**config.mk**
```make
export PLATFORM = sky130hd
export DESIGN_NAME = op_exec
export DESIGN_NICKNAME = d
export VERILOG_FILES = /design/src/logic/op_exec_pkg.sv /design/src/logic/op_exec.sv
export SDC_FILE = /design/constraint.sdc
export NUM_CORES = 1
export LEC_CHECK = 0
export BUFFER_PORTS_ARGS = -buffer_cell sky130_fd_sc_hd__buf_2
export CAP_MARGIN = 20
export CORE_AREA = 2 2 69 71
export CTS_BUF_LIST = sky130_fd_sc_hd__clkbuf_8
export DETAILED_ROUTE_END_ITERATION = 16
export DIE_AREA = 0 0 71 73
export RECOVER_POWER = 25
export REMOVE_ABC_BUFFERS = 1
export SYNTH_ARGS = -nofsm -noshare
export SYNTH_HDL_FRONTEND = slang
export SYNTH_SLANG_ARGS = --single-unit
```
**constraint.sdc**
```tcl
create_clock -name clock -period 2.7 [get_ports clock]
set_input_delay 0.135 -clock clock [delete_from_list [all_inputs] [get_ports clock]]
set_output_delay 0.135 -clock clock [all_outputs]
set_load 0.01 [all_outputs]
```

========================

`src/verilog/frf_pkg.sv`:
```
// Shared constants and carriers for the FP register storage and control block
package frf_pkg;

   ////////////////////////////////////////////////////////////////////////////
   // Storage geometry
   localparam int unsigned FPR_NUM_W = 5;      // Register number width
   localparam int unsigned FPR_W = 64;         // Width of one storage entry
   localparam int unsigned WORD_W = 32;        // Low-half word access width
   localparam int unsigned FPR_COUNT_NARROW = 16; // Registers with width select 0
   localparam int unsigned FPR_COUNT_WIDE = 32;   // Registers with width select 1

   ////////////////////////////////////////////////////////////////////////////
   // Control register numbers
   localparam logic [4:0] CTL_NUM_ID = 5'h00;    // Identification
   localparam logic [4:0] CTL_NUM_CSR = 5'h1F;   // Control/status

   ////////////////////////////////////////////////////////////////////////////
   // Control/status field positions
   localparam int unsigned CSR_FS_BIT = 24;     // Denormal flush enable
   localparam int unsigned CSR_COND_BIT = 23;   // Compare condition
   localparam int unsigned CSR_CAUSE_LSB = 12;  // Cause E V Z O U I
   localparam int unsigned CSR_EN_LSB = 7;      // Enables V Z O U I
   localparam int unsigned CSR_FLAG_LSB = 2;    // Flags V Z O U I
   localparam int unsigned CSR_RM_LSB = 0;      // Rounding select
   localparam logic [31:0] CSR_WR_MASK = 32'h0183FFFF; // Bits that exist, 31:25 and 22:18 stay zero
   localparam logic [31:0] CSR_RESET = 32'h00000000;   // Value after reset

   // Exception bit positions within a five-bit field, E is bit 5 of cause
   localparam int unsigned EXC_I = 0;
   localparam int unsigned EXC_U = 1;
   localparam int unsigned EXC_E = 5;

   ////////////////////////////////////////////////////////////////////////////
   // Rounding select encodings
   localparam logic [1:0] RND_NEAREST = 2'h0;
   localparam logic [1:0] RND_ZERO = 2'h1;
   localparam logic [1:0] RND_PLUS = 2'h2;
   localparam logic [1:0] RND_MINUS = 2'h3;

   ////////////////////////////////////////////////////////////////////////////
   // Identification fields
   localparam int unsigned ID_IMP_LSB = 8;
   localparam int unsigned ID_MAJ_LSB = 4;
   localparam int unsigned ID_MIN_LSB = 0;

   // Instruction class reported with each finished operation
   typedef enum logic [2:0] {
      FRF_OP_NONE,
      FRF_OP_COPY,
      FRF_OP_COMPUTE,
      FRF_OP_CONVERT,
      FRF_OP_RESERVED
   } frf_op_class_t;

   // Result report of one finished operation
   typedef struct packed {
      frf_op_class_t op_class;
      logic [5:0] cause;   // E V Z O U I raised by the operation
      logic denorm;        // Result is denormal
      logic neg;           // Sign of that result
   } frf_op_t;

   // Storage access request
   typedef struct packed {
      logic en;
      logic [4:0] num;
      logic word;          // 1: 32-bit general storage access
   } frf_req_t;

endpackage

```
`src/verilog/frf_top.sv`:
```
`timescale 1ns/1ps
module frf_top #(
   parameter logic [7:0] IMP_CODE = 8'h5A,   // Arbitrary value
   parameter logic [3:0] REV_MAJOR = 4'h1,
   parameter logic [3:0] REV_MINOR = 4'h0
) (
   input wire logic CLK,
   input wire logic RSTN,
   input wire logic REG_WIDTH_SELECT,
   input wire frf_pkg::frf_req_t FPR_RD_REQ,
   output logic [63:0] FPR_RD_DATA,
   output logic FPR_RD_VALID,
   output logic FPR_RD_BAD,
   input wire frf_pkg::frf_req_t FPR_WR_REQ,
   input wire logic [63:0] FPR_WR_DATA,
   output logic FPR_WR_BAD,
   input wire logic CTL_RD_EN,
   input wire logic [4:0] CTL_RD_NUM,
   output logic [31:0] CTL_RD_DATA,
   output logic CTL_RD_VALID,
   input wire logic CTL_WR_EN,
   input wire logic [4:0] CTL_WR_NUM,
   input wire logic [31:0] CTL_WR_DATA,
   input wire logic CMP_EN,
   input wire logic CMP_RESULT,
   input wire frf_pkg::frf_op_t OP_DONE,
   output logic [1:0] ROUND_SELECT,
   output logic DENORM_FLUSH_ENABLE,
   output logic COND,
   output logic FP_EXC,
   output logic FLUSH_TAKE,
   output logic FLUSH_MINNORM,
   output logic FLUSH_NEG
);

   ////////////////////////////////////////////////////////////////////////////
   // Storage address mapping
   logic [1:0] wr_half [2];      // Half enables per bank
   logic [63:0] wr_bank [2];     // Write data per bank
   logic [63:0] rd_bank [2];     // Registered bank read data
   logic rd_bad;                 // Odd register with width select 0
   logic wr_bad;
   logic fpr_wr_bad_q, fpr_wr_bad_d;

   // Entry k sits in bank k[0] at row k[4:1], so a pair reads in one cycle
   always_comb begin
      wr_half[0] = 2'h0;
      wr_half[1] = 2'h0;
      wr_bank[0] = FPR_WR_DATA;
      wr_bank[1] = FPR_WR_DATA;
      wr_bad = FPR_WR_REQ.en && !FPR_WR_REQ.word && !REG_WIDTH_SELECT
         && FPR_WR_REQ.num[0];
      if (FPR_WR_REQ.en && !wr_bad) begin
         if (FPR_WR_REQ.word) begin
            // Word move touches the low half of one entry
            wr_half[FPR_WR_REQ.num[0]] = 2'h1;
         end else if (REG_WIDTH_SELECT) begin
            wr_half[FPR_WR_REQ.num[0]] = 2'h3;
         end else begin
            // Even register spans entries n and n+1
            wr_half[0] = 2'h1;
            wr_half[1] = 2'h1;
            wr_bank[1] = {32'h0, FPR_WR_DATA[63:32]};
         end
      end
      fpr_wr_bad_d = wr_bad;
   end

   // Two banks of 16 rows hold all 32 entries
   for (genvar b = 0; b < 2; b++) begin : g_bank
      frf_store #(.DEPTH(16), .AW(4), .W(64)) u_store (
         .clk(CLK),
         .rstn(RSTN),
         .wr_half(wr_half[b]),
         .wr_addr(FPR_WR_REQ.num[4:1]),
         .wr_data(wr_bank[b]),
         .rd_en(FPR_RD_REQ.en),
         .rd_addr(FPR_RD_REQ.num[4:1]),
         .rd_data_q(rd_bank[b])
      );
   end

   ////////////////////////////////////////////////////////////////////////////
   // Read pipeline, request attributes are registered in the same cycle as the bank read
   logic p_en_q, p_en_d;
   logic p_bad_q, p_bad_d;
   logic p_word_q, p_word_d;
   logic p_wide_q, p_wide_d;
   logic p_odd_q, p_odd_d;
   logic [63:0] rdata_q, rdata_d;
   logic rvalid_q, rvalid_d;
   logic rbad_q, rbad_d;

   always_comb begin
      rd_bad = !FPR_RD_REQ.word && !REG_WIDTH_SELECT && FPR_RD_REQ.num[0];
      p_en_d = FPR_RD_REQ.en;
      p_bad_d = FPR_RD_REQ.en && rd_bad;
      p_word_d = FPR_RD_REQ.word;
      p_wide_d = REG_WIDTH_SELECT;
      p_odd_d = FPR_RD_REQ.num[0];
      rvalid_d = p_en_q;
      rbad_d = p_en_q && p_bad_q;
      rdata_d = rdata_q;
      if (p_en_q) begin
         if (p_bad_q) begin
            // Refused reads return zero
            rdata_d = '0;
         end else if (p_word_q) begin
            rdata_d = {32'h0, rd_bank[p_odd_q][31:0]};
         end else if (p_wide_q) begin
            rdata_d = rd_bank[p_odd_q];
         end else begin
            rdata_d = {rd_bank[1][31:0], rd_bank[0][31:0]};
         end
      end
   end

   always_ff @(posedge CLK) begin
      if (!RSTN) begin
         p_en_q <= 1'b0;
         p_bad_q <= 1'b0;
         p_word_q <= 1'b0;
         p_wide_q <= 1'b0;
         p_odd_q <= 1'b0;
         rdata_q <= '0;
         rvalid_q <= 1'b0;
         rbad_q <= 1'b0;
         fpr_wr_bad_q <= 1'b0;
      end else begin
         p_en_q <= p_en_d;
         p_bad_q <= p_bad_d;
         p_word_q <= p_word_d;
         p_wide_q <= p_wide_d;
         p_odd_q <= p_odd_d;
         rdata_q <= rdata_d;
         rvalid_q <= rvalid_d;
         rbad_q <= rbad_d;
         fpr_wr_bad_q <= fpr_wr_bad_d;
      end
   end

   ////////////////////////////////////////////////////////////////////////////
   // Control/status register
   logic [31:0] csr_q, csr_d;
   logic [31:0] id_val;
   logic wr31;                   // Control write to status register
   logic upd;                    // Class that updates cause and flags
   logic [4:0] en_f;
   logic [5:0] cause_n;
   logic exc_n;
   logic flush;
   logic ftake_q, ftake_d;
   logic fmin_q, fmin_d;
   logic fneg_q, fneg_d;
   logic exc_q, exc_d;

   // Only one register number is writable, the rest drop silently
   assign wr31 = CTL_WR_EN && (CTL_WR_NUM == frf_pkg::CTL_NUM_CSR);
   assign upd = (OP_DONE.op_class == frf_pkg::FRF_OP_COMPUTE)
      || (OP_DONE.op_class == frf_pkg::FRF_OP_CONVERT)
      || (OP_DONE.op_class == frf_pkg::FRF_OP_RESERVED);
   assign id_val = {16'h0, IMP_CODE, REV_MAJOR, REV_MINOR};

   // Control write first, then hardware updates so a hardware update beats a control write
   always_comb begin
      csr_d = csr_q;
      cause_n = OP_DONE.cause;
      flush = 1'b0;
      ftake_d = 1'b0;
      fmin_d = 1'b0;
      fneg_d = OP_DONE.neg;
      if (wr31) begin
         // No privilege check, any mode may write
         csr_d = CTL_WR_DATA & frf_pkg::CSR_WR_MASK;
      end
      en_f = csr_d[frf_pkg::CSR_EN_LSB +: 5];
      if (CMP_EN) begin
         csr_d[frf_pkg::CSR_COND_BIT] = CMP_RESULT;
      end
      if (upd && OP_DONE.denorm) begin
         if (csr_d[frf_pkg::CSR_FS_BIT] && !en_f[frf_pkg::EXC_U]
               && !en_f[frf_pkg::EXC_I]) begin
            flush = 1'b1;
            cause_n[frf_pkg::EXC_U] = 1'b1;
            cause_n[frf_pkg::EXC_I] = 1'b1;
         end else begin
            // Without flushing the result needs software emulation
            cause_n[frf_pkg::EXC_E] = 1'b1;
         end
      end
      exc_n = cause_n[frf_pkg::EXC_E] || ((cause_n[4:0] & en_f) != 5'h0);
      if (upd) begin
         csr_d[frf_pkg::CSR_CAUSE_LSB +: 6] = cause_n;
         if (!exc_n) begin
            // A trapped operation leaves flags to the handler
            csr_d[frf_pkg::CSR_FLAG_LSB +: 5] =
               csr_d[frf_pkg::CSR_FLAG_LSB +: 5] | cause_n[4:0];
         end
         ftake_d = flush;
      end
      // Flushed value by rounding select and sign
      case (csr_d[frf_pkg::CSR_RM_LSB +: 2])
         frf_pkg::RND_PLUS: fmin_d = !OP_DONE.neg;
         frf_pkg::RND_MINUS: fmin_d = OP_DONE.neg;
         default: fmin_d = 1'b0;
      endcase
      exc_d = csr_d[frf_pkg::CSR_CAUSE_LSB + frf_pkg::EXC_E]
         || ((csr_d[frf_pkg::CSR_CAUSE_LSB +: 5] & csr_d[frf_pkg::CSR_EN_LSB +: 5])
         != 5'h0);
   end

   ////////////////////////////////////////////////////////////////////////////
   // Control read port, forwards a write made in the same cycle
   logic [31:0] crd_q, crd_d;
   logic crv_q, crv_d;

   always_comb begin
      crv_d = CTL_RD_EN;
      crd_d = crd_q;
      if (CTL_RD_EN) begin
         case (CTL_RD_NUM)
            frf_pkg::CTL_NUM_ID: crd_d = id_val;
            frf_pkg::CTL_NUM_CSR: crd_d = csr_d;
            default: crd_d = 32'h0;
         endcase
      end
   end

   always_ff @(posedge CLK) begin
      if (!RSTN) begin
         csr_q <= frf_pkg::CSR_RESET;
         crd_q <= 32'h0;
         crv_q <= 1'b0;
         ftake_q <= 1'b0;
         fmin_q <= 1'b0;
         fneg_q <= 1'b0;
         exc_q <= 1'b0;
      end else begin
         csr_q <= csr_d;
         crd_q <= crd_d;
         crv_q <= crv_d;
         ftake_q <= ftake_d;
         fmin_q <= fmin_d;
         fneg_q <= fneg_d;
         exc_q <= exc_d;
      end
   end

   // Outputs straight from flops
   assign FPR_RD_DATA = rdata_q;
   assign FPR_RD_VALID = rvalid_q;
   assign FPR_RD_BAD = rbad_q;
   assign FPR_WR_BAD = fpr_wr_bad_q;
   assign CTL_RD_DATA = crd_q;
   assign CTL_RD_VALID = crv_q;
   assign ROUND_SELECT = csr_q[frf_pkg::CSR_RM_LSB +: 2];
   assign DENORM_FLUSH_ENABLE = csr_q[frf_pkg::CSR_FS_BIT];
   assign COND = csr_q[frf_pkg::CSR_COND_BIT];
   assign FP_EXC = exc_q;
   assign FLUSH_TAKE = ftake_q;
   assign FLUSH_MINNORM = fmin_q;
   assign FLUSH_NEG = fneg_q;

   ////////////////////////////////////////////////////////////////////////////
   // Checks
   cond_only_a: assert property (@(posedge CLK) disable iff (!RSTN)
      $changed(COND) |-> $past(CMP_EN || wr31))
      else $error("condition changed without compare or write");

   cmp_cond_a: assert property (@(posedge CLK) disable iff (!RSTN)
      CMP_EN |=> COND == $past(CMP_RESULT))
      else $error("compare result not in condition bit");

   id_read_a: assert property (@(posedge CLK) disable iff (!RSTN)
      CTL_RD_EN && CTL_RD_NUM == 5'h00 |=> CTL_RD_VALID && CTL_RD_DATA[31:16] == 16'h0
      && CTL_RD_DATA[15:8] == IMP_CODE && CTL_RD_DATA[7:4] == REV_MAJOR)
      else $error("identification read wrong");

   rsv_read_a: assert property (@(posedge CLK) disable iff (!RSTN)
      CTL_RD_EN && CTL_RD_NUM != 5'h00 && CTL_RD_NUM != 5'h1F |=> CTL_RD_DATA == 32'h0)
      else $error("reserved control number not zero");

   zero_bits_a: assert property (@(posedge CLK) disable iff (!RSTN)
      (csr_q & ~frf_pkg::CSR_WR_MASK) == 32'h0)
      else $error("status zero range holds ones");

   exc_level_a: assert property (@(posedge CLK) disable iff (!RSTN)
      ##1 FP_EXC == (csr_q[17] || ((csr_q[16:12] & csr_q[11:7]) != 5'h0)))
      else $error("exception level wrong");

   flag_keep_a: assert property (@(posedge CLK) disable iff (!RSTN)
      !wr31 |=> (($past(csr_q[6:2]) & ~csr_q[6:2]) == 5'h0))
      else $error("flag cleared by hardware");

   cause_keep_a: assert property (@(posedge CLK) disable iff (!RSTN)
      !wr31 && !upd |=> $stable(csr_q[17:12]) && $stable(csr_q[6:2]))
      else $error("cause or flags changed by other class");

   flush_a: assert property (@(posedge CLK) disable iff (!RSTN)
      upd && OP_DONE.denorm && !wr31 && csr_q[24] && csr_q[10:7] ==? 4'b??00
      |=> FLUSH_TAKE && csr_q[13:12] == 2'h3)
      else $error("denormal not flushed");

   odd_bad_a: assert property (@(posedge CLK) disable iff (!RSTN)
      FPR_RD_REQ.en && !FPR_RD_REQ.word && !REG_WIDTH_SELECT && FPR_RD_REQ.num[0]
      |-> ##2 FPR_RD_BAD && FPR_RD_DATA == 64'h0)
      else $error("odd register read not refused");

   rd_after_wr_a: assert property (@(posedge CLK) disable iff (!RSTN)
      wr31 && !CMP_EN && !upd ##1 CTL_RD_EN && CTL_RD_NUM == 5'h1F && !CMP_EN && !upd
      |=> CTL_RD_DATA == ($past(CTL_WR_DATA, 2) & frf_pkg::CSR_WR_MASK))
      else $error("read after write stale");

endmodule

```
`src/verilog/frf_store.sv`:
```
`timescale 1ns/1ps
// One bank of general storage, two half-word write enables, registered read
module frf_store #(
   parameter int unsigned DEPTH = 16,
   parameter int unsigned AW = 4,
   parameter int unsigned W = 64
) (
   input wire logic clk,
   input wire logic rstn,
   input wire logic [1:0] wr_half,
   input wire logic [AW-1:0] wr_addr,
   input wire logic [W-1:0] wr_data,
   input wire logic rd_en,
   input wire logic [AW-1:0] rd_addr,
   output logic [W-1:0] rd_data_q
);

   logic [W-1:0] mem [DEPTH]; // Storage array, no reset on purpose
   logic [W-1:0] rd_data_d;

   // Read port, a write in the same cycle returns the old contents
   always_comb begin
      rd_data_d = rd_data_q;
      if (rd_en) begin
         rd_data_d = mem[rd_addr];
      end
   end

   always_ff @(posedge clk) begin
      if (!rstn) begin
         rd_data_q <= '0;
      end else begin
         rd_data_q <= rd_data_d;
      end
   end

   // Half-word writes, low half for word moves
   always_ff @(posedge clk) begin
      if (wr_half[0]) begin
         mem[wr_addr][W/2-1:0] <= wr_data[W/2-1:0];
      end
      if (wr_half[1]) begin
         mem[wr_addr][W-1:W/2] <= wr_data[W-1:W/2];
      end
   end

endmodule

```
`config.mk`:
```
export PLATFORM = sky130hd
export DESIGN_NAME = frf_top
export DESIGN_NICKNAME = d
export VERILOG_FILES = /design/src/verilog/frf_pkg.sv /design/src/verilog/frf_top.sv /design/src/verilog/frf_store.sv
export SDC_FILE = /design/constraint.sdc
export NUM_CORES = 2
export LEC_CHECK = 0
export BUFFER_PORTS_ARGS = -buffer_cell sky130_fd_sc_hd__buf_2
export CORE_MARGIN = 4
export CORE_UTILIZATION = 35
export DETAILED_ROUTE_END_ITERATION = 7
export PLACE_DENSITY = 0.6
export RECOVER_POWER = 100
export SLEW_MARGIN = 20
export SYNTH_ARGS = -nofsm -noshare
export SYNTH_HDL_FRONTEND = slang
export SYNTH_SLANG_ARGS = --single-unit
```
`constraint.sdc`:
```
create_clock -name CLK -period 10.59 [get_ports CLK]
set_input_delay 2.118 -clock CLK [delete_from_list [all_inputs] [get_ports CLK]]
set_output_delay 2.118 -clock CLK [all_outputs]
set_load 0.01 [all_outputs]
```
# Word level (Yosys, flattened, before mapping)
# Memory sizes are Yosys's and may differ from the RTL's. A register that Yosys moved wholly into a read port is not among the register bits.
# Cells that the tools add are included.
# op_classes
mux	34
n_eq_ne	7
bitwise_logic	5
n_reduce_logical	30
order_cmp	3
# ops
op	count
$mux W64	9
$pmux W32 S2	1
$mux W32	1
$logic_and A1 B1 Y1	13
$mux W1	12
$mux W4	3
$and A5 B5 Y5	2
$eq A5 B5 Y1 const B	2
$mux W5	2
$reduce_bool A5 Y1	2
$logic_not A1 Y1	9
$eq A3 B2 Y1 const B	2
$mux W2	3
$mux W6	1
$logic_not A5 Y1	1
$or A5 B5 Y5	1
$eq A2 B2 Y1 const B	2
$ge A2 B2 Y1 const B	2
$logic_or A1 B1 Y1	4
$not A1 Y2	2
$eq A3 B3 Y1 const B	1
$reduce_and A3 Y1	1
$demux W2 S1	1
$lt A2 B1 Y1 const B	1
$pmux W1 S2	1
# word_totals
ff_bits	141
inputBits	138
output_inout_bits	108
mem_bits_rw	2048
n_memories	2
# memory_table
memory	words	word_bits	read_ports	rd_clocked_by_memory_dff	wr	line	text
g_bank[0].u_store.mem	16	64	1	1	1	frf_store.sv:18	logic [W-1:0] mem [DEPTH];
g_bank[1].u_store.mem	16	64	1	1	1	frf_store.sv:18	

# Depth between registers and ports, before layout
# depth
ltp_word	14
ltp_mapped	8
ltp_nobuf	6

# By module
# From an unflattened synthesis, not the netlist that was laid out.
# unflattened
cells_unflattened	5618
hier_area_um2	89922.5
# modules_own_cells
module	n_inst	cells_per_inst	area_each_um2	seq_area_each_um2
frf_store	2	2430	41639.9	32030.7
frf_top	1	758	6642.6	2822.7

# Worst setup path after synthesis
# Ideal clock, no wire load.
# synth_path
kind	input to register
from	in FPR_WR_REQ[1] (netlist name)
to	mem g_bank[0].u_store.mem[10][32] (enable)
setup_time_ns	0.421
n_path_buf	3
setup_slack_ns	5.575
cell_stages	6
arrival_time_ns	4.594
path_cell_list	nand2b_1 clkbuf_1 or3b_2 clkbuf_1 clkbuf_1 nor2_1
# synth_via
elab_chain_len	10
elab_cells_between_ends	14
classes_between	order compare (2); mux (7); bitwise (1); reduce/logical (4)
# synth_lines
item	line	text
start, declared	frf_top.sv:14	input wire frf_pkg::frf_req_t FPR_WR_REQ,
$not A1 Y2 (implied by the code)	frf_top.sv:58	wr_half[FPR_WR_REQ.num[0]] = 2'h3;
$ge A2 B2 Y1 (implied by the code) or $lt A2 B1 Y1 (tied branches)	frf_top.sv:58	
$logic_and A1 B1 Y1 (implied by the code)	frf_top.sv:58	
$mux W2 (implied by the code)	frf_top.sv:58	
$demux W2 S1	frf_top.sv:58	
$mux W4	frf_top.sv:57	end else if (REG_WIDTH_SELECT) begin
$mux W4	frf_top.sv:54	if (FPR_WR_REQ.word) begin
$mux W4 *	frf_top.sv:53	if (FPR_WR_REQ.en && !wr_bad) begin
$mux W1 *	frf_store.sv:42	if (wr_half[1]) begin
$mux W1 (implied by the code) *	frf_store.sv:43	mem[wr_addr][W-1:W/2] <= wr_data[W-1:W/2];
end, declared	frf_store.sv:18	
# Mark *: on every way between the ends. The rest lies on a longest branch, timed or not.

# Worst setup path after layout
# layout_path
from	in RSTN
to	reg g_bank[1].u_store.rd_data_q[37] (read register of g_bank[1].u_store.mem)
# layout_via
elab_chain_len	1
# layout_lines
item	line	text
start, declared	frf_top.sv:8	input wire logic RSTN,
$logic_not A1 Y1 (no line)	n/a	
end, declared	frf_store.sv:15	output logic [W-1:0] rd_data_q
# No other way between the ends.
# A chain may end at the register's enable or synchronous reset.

========================

| What the exercise asks |
Only the lines that hold the word "condition" are wanted; each should be pulled from the records.

| Expected answer |
   localparam int unsigned CSR_COND_BIT = 23;   // Compare condition
      else $error("condition changed without compare or write");
      else $error("compare result not in condition bit");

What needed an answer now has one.